Bankruptcy is not the only area of law in which public rights have been hijacked by corporations and their legal counsel to serve their interests; corporations are people, my friend. But given its awesome power to summarily deprive stakeholders of their due process rights, it is probably the most powerful. “Almost all of law is enforced through civil liability, and bankruptcy supersedes civil liability,” notes LoPucki. But the lawlessness celebrity bankruptcy judges have normalized behind the scenes may be due for some law and order.

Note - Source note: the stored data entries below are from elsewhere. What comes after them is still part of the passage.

$ cat src/design/spm_pkg.sv
// ---------------------------------------------------------------------------
// spm_pkg: shared types and constants of the polynomial multiplier
// Request formats of both channels, field widths and the control group
// that the sequencer hands to every cell of the chain.
// ---------------------------------------------------------------------------
package spm_pkg;

	localparam int COEF_W        = 16;
	localparam int ACC_W         = 37;
	localparam int DEG_W         = 6;
	localparam int MAX_TERMS_DEF = 32;
	localparam int COEF_BITS_DEF = 16;

	typedef struct packed {
		logic signed [COEF_W-1:0] coef_a;
		logic signed [COEF_W-1:0] coef_b;
		logic                     last_term;
	} in_req_t;

	typedef struct packed {
		logic signed [ACC_W-1:0] product_coef;
		logic [DEG_W-1:0]        degree_index;
		logic                    last_result;
	} out_req_t;

	typedef struct packed {
		logic load;
		logic clear;
		logic step;
	} cell_ctl_t;

endpackage

$ cat src/design/spm_cell.sv
// ---------------------------------------------------------------------------
// spm_cell: one tap of the convolution chain
// Holds one coefficient of each polynomial. While a job runs, the a
// coefficient moves one cell down per step, and the cell adds b times the
// broadcast a coefficient into the partial sum passed down the chain.
// ---------------------------------------------------------------------------
module spm_cell #(
	parameter int IDX   = 0,
	parameter int CW    = 16,
	parameter int CNT_W = 6
) (
	input  logic                           clk,
	input  spm_pkg::cell_ctl_t             ctl,
	input  logic [CNT_W-1:0]               wr_idx,
	input  logic [CNT_W-1:0]               n_terms,
	input  logic signed [CW-1:0]           wr_a,
	input  logic signed [CW-1:0]           wr_b,
	input  logic signed [CW-1:0]           x,
	input  logic signed [CW-1:0]           a_in,
	input  logic signed [spm_pkg::ACC_W-1:0] s_in,
	output logic signed [CW-1:0]           a_out,
	output logic signed [spm_pkg::ACC_W-1:0] s_out
);

	logic signed [CW-1:0]             a_q;
	logic signed [CW-1:0]             b_q;
	logic signed [spm_pkg::ACC_W-1:0] p_q;
	logic signed [spm_pkg::ACC_W-1:0] s_q;
	logic signed [2*CW-1:0]           prod;
	logic                             active;

	// Cells beyond the job's length still hold coefficients of an older job.
	assign active = CNT_W'(IDX) < n_terms;
	assign prod   = x * b_q;

	always_ff @(posedge clk) begin
		if (ctl.load && wr_idx == CNT_W'(IDX)) begin
			a_q <= wr_a;
			b_q <= wr_b;
		end else if (ctl.step) begin
			a_q <= a_in;
		end
		if (ctl.clear) begin
			p_q <= '0;
			s_q <= '0;
		end else if (ctl.step) begin
			p_q <= active ? spm_pkg::ACC_W'(prod) : '0;
			s_q <= s_in + p_q;
		end
	end

	assign a_out = a_q;
	assign s_out = s_q;

endmodule

$ cat config.mk
export PLATFORM = sky130hd
export DESIGN_NAME = spm_cell
export DESIGN_NICKNAME = d
export VERILOG_FILES = /design/src/design/spm_pkg.sv /design/src/design/spm_cell.sv
export SDC_FILE = /design/constraint.sdc
export NUM_CORES = 1
export LEC_CHECK = 0
export ABC_AREA = 1
export BUFFER_PORTS_ARGS = -buffer_cell sky130_fd_sc_hd__buf_4
export CELL_PAD_IN_SITES_DETAIL_PLACEMENT = 0
export CELL_PAD_IN_SITES_GLOBAL_PLACEMENT = 1
export CORE_AREA = 2 2 227 229
export CTS_CLUSTER_DIAMETER = 40
export DETAILED_ROUTE_END_ITERATION = 10
export DIE_AREA = 0 0 229 231
export GPL_ROUTABILITY_DRIVEN = 1
export PLACE_DENSITY_LB_ADDON = 0.1
export SYNTH_ARGS = -nofsm -noshare
export SYNTH_HDL_FRONTEND = slang
export SYNTH_SLANG_ARGS = --single-unit
$ cat constraint.sdc
create_clock -name clk -period 6.65 [get_ports clk]
set_clock_uncertainty 0.05 [all_clocks]
set_input_delay 1.6625 -clock clk [delete_from_list [all_inputs] [get_ports clk]]
set_output_delay 1.6625 -clock clk [all_outputs]
set_load 0.02 [all_outputs]
* Word level (Yosys, flattened, before mapping) *
Index checks and enable logic that the tools add are counted.
W data, S select, Z words.

cells by class
  add/sub/neg operators = 1
  multipliers = 1
  magnitude comparators = 1
  mux-type cells = 3
  reduce and logical (&&, ||, !) cells = 3

operators with widths
  kind                  count
  $add A37 B37 Y37      1
  $mux W37              1
  $mul A16 B16 Y32      1
  $mux W16              2
  $logic_not A6 Y1      1
  $lt A1 B6 Y1 const A  1
  $reduce_bool A2 Y1    1
  $logic_and A1 B1 Y1   1

word-level totals
  bits in registers = 106
  input port bits = 117
  output and inout bits = 53

* Depth between registers and ports, before layout *
Gate-level depths: netlist (run 1).

  depth after elaboration = 3
  mapped depth = 29

* Worst setup path after synthesis (run 1) *
OpenSTA, ideal clock, no wires.

  path kind = input to register
  from = in x[10]
  to = reg p_q[16] in the netlist's numbering
  library setup time = 0.132 ns
  arrival = 6.580 ns
  required time = 6.468 ns
  slack = -0.112 ns
  cell stages on the path = 22
  path buffers = 2
  path through = clkbuf_1 clkbuf_1 nand2_1 fa_1 fa_1 fa_1 fa_1 inv_1 fa_1 inv_1 fa_1 inv_1 ha_1 nand2_1 inv_1 a21oi_2 nand3_1 nand2_1 nand2_1 or2_1 nand3_1 a21oi_1

on the way
  cells in the longest elaborated chain, start to end = 2

RTL lines
  item                    RTL line        text
  start: declaration      spm_cell.sv:18  input logic signed [CW-1:0] x,
  $mul A16 B16 Y32        spm_cell.sv:34  assign prod = x * b_q;
  $mux W37                spm_cell.sv:47  p_q <= active ? spm_pkg::ACC_W'(prod) : '0;
  end signal: assignment  spm_cell.sv:47
  end: declaration        spm_cell.sv:27  logic signed [spm_pkg::ACC_W-1:0] p_q;

Every way passes these cells.
A chain may end at the register's enable or synchronous reset.

* Final worst setup path (run 1) *
  from = in x[7]
  to = reg p_q[21] in the netlist's numbering

Same word-level chain as after synthesis.

==> results of run 1 <==
[worst paths after layout]
path | start | end | cells past startpoint
min reg2reg | s_out[0] | s_out[0] | 2
max | x[7] | p_q[21] | 23
max reg2reg | b_q[4] | p_q[21] | 23
min | s_out[0] | s_out[0] | 2
[synth_stat cells, types with 4 or more instances]
| cell | number | area [sq um] |
|---|---|---|
| inv_1 | 658 | 2470 |
| nand3_1 | 100 | 500 |
| nand4_1 | 21 | 131 |
| fa_1 | 263 | 5270 |
| edfxtp_1 | 32 | 961 |
| xor2_1 | 12 | 105 |
| o21bai_1 | 14 | 105 |
| nor2_4 | 5 | 56.3 |
| a21oi_2 | 5 | 43.8 |
| clkbuf_1 | 72 | 270 |
| o21ai_1 | 10 | 50.1 |
| nand2_1 | 751 | 2820 |
| nand3b_1 | 4 | 30.0 |
| dfxtp_1 | 69 | 1380 |
| a21oi_1 | 80 | 400 |
| nand2_2 | 16 | 100 |
| nor2_1 | 186 | 698 |
| buf_4 | 4 | 30.0 |
| a21o_1 | 4 | 30.0 |
| o21ai_0 | 31 | 155 |
| ha_1 | 118 | 1480 |
| nor3_1 | 7 | 35.0 |
| nand3_2 | 8 | 80.1 |
| inv_2 | 8 | 30.0 |
| or2_2 | 9 | 56.3 |
| xnor2_1 | 4 | 35.0 |
| nor2_2 | 15 | 93.8 |
[power groups by stage]
stage / Combinational (uW) / Clock (uW) / Sequential, uW
6_report: 8960 / 605 / 812
5_1_grt: 10200 / 656 / 824
4_1_cts: 8150 / 641 / 817
2_1_floorplan: 5050 / 0 / 856
3_5_place_dp: 8070 / 0 / 830
3_3_place_gp: 8110 / 0 / 829
[registers in the layout, summed over array words and instances (netlist names)]
| name | count |
|---|---|
| b_q | 16 |
| a_out | 16 |
| s_out | 37 |
| p_q | 32 |
[layer usage]
layer,routed length [um],vias to the layer above,GRT usage,part of all wire
met2,24400,227,0.346,0.47
met5,0,-,0,0
met4,526,0,0.0373,0.010
met3,1890,28,0.0233,0.037
met1,24900,7367,0.284,0.48
li1,-,7787,-,-
[stage by stage]
stage | utilization | hold slack [ns]
CTS | 0.406 | 0.418
finish | 0.414 | 0.415
floorplan | - | 0.397
global placement | 0.400 | 0.402
detailed placement | 0.400 | 0.404
global route | 0.414 | 0.441
[cell families (layout without fill, tap and decap cells)]
family,after synthesis,count (layout)
simple gates,1131,1131
buf+inv,749,978
fa+ha+maj,381,381
compound gates,146,146
flops,101,101
xor+xnor,16,16
[what timing repair did]
action / in CTS / in global routing
resized for setup: 5 / 73
setup buffers: 0 / 5
endpoints found under the setup margin: 4 / 19
hold endpoints to repair: 0 / 0
pin swaps: 1 / 20
[critical path: cells and delay by family]
kind	cells	cell delay, ns
AOI/OAI and AO/OA	1	0.08
and+or+nand+nor	8	0.88
adders and majority gates	7	3.38
buffers and inverters	7	0.61
[cell type report]
| class | count | share of cell area |
|---|---|---|
| Sequential cell | 101 | 0.112 |
| Clock buffer | 9 | 0.0107 |
| Timing Repair Buffer | 295 | 0.108 |
| Clock inverter | 7 | 0.00424 |
| Multi-Input combinational cell | 1674 | 0.605 |
| Tap cell | 680 | 0.0406 |
| Inverter | 667 | 0.119 |
==> flow_summary.ini, run 1 <==
[clock_network]
cts_root_buffer = clkbuf_16
cts_buffer_depth = 2
htreeDepth = 3
cts_tree = built
hold_buffers = 0
clk-insertion-delay-late_ns = 0.40
path_clk_slew_ns = 0.09
clock_sinks = 101
numCtsBuffers = 9

[setup_path]
max_stage_delay_ns = 0.56
cp.required_ns = 6.85
crit_path_top_delay_cell = fa_1
path_max_fanout = 7
crit_arrival_ns = 6.63
r2r_setup_slack_ns = 0.73
critical_path.endpoint_type = register
cp_common_cell = fa_1
worst_setup_path_start_kind = input port
crit_chain = buf_6 -> buf_6 -> nand2_1 -> fa_1 -> inv_1 -> fa_1 -> fa_1 -> fa_1 -> fa_1 -> inv_1 -> fa_1 -> inv_1 -> ha_4 -> buf_4 -> nand2_2 -> nor2_4 -> inv_1 -> nor2_4 -> nand4_1 -> nand3_1 -> nand2_1 -> nand3_1 -> a21oi_1
criticalPathCategory = input port to register

[route]
drc = 0
firstDrtPassIters = 5
viasPerCell = 4.49
wl_per_cell_um = 15.0
drtIter0Drc = 807
route.antenna.remaining_nets = 0
wirelength_um = 51700
dr_total_vias = 15400

[pwr]
p_comb_frac = 0.864
seqPwrFrac = 0.078
peakVddDrop_uv = 474
p_total_uw = 10400
intPower_uw = 4910
leakagePower_uw = 0.0121
p_sw_uw = 5470
swShare = 0.527
pwr_density_cell_nw_per_um2 = 495
p_clk_frac = 0.058

[placement]
port_buffers = 169
place_congestion = 0.876
dp_worst_setup_slack_ns = -0.649
dp_hpwl_um = 44600
placed_cell_area_sq_um = 20300
placedCellCount = 3412

[floorplanning]
die_w_um = 229
initial_utilization = 0.346
pin_count = 170
core_area_sq_um = 50700
die_area_sq_um = 52900
rows = 83
dieHeight_um = 231

[yosys]
synth_adder_area_share = 0.384
synth_nets = 3022
synth_simple_gate_area_frac = 0.267
synth_cells = 2524
synth_top_family_by_area = adder cells
synth_compound_area_frac = 0.0458
async_flop_share = 0
ys_warn_count = 0
synth_mux_area_frac = 0
yosysUniqueCellTypes = 39
seq_area_frac_synth = 0.134
synth-edff-count = 32
synthXorXnorAreaFrac = 0.00799
syn_area_per_cell_sq_um = 6.95
synth_area_sq_um = 17500
synth_seq_cells = 101
synth_ff_type = dfxtp_1

[sta]
setup_tns_ns = 0
slew_violations = 0
tightestPinTransition_ns = 0.942
setup_viol = 0
fmax_mhz = 155
finalCritPeriodShare = 0.967
hold_viol = 0
rsz0062_at_grt = yes
fin_ws_ns = 0.216
period_minus_slack_ns = 6.43
max_slew_margin = 0.371

[cells_and_area]
fill_cells = 5524
fin_nets = 3246
instances_no_fill = 3433
final_area_sq_um = 21000
layout_commonest_cell = nand2_1
regArea_sq_um = 2340
mostFrequentLayoutCells = nand2_1, inv_1, buf_4, fa_1, nor2_1
multi_input_area_sq_um = 12700
antennaDiodeCount = 0
drive_above_1_share = 0.160
synthToLayoutAreaGrowth_pct = 19.5

[worst_hold_path]
min_path_type = register to register

[global_route]
antenna_found_initial = 0
grt_first_pass_wirelength_um = 84300
track_usage = 0.205
grt_pass1_vias = 15800
gr-total-overflow = 0
grt_max_degree = 70

[run_status]
outcome = completed

[flow_run]
maxCapViolations = 0
(Power assumes the default switching activity.)
==> inputs of run 2 (changes only) <==
Settings changed: CORE_AREA 2 2 227 229 to 2 2 186 280, DIE_AREA 0 0 229 231 to 0 0 188 282, REMOVE_ABC_BUFFERS from default to 1.
==> run 2 against run 1 <==
  * Sequential power barely moved
  * Die area rose by 0.22%
  * Clock-buffer cell count did not move
  * Utilization rose by 0.21 points
  * Flip-flop and latch count did not move
  * Hold slack improved by 0.0041 ns
  * Register-to-register slack got worse by 0.04 ns
  * Critical endpoint is now p_q[24]
==> flow_summary.ini, run 2 (synthesis gave the netlist of run 1 again) <==
[pwr]
seqPwrFrac = 0.077
leakagePower_uw = 0.0120
p_clk_frac = 0.055
p_total_uw = 10500
intPower_uw = 5110
peakVddDrop_uv = 363
p_sw_uw = 5400
pwr_density_cell_nw_per_um2 = 501
p_comb_frac = 0.868
swShare = 0.514

[sta]
fmax_mhz = 155
period_minus_slack_ns = 6.46
setup_viol = 0
slew_violations = 0
tightestPinTransition_ns = 1.17
hold_viol = 0
rsz0062_at_grt = yes
finalCritPeriodShare = 0.972
fin_ws_ns = 0.187
max_slew_margin = 0.214
hold_ws_ns = 0.419

[floorplanning]
die_w_um = 188
pin_count = 170
die_area_sq_um = 53000
rows = 101
dieHeight_um = 282
core_area_sq_um = 50400
initial_utilization = 0.348

[route]
wirelength_um = 54400
dr_total_vias = 15400
viasPerCell = 4.49
route.antenna.remaining_nets = 0
drc = 0
wl_per_cell_um = 15.9
firstDrtPassIters = 5
drtIter0Drc = 547

[clock_network]
cts_buffer_depth = 2
cts_tree = built
numCtsBuffers = 9
path_clk_slew_ns = 0.08
cts_root_buffer = clkbuf_16
htreeDepth = 3
clock_sinks = 101
clk-insertion-delay-late_ns = 0.40

[worst_hold_path]
min_path_type = register to register

[setup_path]
cp.required_ns = 6.85
criticalPathCategory = input port to register
worst_setup_path_start_kind = input port
path_max_fanout = 7
crit_arrival_ns = 6.66
critical_path.endpoint_type = register

[cells_and_area]
mostFrequentLayoutCells = nand2_1, inv_1, buf_4, fa_1, nor2_1
fin_nets = 3253
synthToLayoutAreaGrowth_pct = 19.5
drive_above_1_share = 0.164
regArea_sq_um = 2340
layout_commonest_cell = nand2_1
multi_input_area_sq_um = 12700
largest_reg_flops = 37
instances_no_fill = 3429
fill_cells = 5350
antennaDiodeCount = 0

[global_route]
gr-total-overflow = 0
grt_pass1_vias = 16700
grt_first_pass_wirelength_um = 86800
grt_max_degree = 70
antenna_found_initial = 0
track_usage = 0.212

[placement]
dp_worst_setup_slack_ns = -0.468
port_buffers = 169
place_congestion = 0.945
dp_hpwl_um = 47000
placedCellCount = 3411

[run_status]
outcome = completed

[flow_run]
maxCapViolations = 0
run 2: changes by cell type in the layout (fill, tap and decap cells not counted), moves of 3 or more:
cell | before | now
fa_1 | 260 | 255
buf_4 | 284 | 295
buf_6 | 10 | 6
a21oi_1 | 77 | 74
nor2_4 | 12 | 7
nor2_1 | 171 | 168
a21oi_2 | 8 | 11
nor3_2 | 6 | 3
fa_2 | 3 | 8
nor2_2 | 23 | 31
run 2: what timing repair did:
item,CTS,global route
pin swaps,0,23
cloned,0,0
hold buffers,0,0
setup endpoints to repair,1,18
setup buffers,0,2
resized for setup,1,73
run 2: layer usage:
metal  up-vias  global-route usage  wire length [um]  part of all wire
met5         -                   0                 0                 0
met1      7304               0.222             20900              0.38
met2       212               0.429             30600              0.56
met4         0              0.0858              2010             0.037
li1       7806                   -                 -                 -
met3        78              0.0168               939             0.017
run 2: worst paths after layout:
kind / from / to / slack, ns / cells after the start
max: x[15] / p_q[24] / 0.19 / 23
min: s_out[0] / s_out[0] / 0.42 / 2
max reg2reg: b_q[4] / p_q[24] / 0.69 / 21
min reg2reg: s_out[0] / s_out[0] / 0.42 / 2
run 2: metrics by stage:
step | area, sq um | utilization | TNS, ns
2_1_floorplan | 17200 | - | 0
4_1_cts | 20600 | 0.408 | 0
3_3_place_gp | 20300 | 0.403 | -3.86
5_1_grt | 21000 | 0.416 | -0.00949
3_5_place_dp | 20300 | 0.403 | -4.58
6_report | 21000 | 0.416 | 0
run 2: final cells by class:
| class | instances | share of cell area |
|---|---|---|
| sequential | 101 | 0.112 |
| clock buffer | 9 | 0.0107 |
| multi-input combinational | 1674 | 0.606 |
| timing repair buffer | 302 | 0.110 |
| tap | 669 | 0.0399 |
| inverter | 667 | 0.119 |
| clock inverter | 7 | 0.00274 |
run 2: worst max-delay path, stage by stage:
cell and delay [ns]:
buf_4 0.16, nand2_1 0.09, inv_1 0.07, fa_1 0.55
buf_6 0.14, fa_1 0.44, fa_1 0.53, fa_1 0.53
fa_1 0.49, inv_1 0.05, fa_1 0.47, inv_1 0.06
ha_4 0.28, nand2_1 0.10, nor2_1 0.16, inv_1 0.08
buf_4 0.14, nor2_2 0.09, nand4_1 0.18, nand3_1 0.14
nand2_1 0.05, nand3_1 0.09, a21oi_1 0.08
run 2: power by group through the flow:
| stage | clock [uW] | combinational, uW | sequential [uW] |
|---|---|---|---|
| floorplan | 0 | 5020 | 858 |
| global placement | 0 | 8130 | 823 |
| detailed placement | 0 | 8160 | 825 |
| CTS | 609 | 8210 | 811 |
| global route | 624 | 10400 | 822 |
| finish | 581 | 9120 | 809 |
==> inputs of run 3 (changes only) <==
Settings changed: ABC_AREA 1 to default, CAP_MARGIN from default to 20, CORE_AREA 2 2 186 280 to 2 2 174 261, DIE_AREA 0 0 188 282 to 0 0 176 263.
==> run 3 against run 2 <==
  * The flow now finishes with violations (negative setup slack)
  * Via count decreased by 21%
  * Utilization up 2.7 points
  * Sequential share of layout area grew 0.89 points
  * Routed wire length decreased by 24%
  * Global-route usage is 2.8 points lower
  * Synthesized area shrank 13%
  * Setup slack lost 0.44 ns
  * Hold slack worse by 0.0062 ns
  * Non-clock buffer count up 46
  * Synthesized cell count down 34%
==> flow_summary.ini, run 3 <==
[cells_and_area]
largest_reg_flops = 37
fin_nets = 2477
multi_input_area_sq_um = 12000
instances_no_fill = 2560
final_area_sq_um = 19400
synthToLayoutAreaGrowth_pct = 27.6
layout_commonest_cell = buf_4
fill_cells = 4358
mostFrequentLayoutCells = buf_4, inv_1, fa_1, nand2_1, and2_1
antennaDiodeCount = 0
regArea_sq_um = 2340
drive_above_1_share = 0.240

[yosys]
synth_top_family_by_area = adder cells
async_flop_share = 0
synth_common_cells = inv_1, fa_1, nand2_1
synth_adder_area_share = 0.443
ys_warn_count = 0
synth-edff-count = 32
post-synth-top-count-cell = inv_1
synth_compound_area_frac = 0.117
yosysTopAreaCellShare = 0.346
synth_mux_area_frac = 0.00797
syn_area_per_cell_sq_um = 9.10
yosysUniqueCellTypes = 77
yosys.area.top_type = fa_1
synthXorXnorAreaFrac = 0.0253
synth_cells = 1673
synth_seq_cells = 101
synth_ff_type = dfxtp_1
synth_area_sq_um = 15200
seq_area_frac_synth = 0.154
synth_top_cells_by_area = fa_1, ha_1, dfxtp_1
synth_simple_gate_area_frac = 0.163

[worst_hold_path]
holdPathStages = 2
min_path_type = register to register

[placement]
dp_hpwl_um = 35300
place_congestion = 0.834
placedCellCount = 2527
placed_cell_area_sq_um = 18300
port_buffers = 169

[sta]
hold_viol = 0
setup_viol = 4
fin_ws_ns = -0.253
fmax_mhz = 145
finalCritPeriodShare = 1.04
max_slew_margin = 0.366
period_minus_slack_ns = 6.90
hold_ws_ns = 0.413
tightestPinTransition_ns = 0.946
slew_violations = 0
rsz0062_at_grt = yes

[setup_path]
max_stage_delay_ns = 0.54
path_max_fanout = 5
crit_chain = buf_12 -> and2_4 -> fa_1 -> inv_2 -> fa_1 -> inv_2 -> fa_1 -> fa_1 -> fa_1 -> inv_1 -> fa_1 -> inv_2 -> ha_4 -> and4_4 -> a31o_1 -> a22o_1 -> a31o_4 -> o221a_1 -> o21a_1 -> or3_1 -> a32o_1
worst_setup_path_start_kind = input port
critical_path_depth = 21
r2r_setup_slack_ns = 0.30
crit_arrival_ns = 7.13
cp_common_cell = fa_1
cp.required_ns = 6.87
critical_path.endpoint_type = register
criticalPathCategory = input port to register
crit_path_top_delay_cell = fa_1
reg2regPathDepth = 20
crit_family = adder cells
path_buf_inv = 5

[flow_run]
maxCapViolations = 0

[clock_network]
numCtsBuffers = 9
clock_sinks = 101
path_clk_slew_ns = 0.08
cts_root_buffer = clkbuf_16
htreeDepth = 3
clk-insertion-delay-late_ns = 0.38
cts_buffer_depth = 2
cts_tree = built

[floorplanning]
pin_count = 170
initial_utilization = 0.347
die_w_um = 176
die_area_sq_um = 46300
rows = 94
core_area_sq_um = 43900
dieHeight_um = 263

[route]
drc = 0
dr_total_vias = 12100
firstDrtPassIters = 5
wirelength_um = 41600
route.antenna.remaining_nets = 0
wl_per_cell_um = 16.2
drtIter0Drc = 436
viasPerCell = 4.74

[pwr]
leakagePower_uw = 0.00951
pwr_density_cell_nw_per_um2 = 538
peakVddDrop_uv = 391

[run_status]
violations = negative setup slack
outcome = complete, but fails checks

[global_route]
grt_pass1_vias = 13200
gr-total-overflow = 0
grt_first_pass_wirelength_um = 67600
antenna_found_initial = 0
grt_max_degree = 45
track_usage = 0.184
## run 3: cell count changes in the layout (fill, tap and decap cells not counted), moves of 26 or more
cell / delta
and2_1: +110
nor2_2: -28
nand2_1: -518
nand3_1: -73
inv_1: -359
xnor2_1: +26
nor2_1: -107
## run 3: metrics by stage
stage	utilization	setup WS (ns)	total power [uW]	setup TNS, ns
2_1_floorplan	-	-0.524	5340	-3.45
3_3_place_gp	0.416	-0.879	8320	-11.30
6_report	0.443	-0.253	10500	-0.616
3_5_place_dp	0.417	-0.891	8360	-12.17
4_1_cts	0.435	-0.236	9940	-0.719
5_1_grt	0.443	-0.400	11600	-2.34
## run 3: worst reg2reg max path, stage by stage (launching register included)
cell	delay (ns)
edfxtp_1	0.68
and2_4	0.31
fa_1	0.54
inv_2	0.04
fa_1	0.48
fa_1	0.57
inv_1	0.06
fa_1	0.45
fa_1	0.49
inv_1	0.05
fa_1	0.49
inv_2	0.04
ha_4	0.21
and4_4	0.19
a31o_1	0.21
a22o_1	0.20
a31o_4	0.24
o221a_1	0.23
o21a_1	0.18
or3_1	0.30
a32o_1	0.24
## run 3: where the power goes
part / switching, uW / internal (uW)
clock: 296 / 304
sequential: 66.4 / 758
combinational: 4230 / 4800
## run 3: worst paths after layout
path,from,end
hold / removal,s_out[25],s_out[25]
hold reg to reg,s_out[25],s_out[25]
setup / recovery,x[5],p_q[23]
setup reg to reg,b_q[5],p_q[23]
## run 3: cell type report
type	instances	share of cell area
inverters	311	0.0601
multi-input cells	1208	0.617
clock inverters	7	0.00451
well taps	576	0.0371
flip-flops and latches	101	0.121
repair buffers	348	0.149
clock buffers	9	0.0116
## run 3: kinds of logic (layout without fill, tap and decap cells)
| logic type | Yosys count | after routing |
|---|---|---|
| buf+inv | 364 | 675 |
| simple gates | 516 | 516 |
| compound gates | 255 | 255 |
| fa+ha+maj | 381 | 381 |
| xor+xnor | 44 | 44 |
| mux | 12 | 12 |
| flops | 101 | 101 |
## run 3: what timing repair did
item                                    in CTS  in global routing
hold buffers                                 0                  0
cloned                                       0                  2
pin swaps                                   67                 51
endpoints found under the setup margin      16                 18
buffers inserted                            10                  6
resized for setup                           98                 60
## run 3: metal layers
layer	routed length [um]	global-route usage
met5	0	0
met4	769	0.0422
met2	22500	0.352
met1	17100	0.217
met3	1140	0.0214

Last December, I sat in the Supreme Court gallery and watched an attorney representing Purdue Pharma, Greg Garre, attempt to convince the justices that the Sackler bankruptcy and its serial liability releases were part of a storied centuries-long tradition, on the basis of two purported cases from 1619 and 1620 in which then-Lord Chancellor Francis Bacon is said to have granted some kind of discharge. (Bacon was, incidentally, charged with 23 counts of corruption and run out of office the very year following his alleged ruling.) When Garre pointed out that victims would have “serious issues about being able to collect” damages from the Sackler family if they refused to release them from liability, Ketanji Brown Jackson shot back, “Only because the Sacklers have taken the money offshore, right?”
Neil Gorsuch then picked up the derision, suggesting bipartisan revulsion. “When we look at historic equity practice, I think you got a couple of cases from the 1600s and a couple of district court cases more recently and pretty much nothing else,” he told the Purdue lawyer. “You got a lot running against you, don’t you?”
UPDATE: This story has been updated to further explain how Business Insider reported its story on Judge Jones. It also clarifies that Van Deelen’s lawsuit against Bloomberg was settled favorably, and that he is indeed a card-carrying member of Mensa.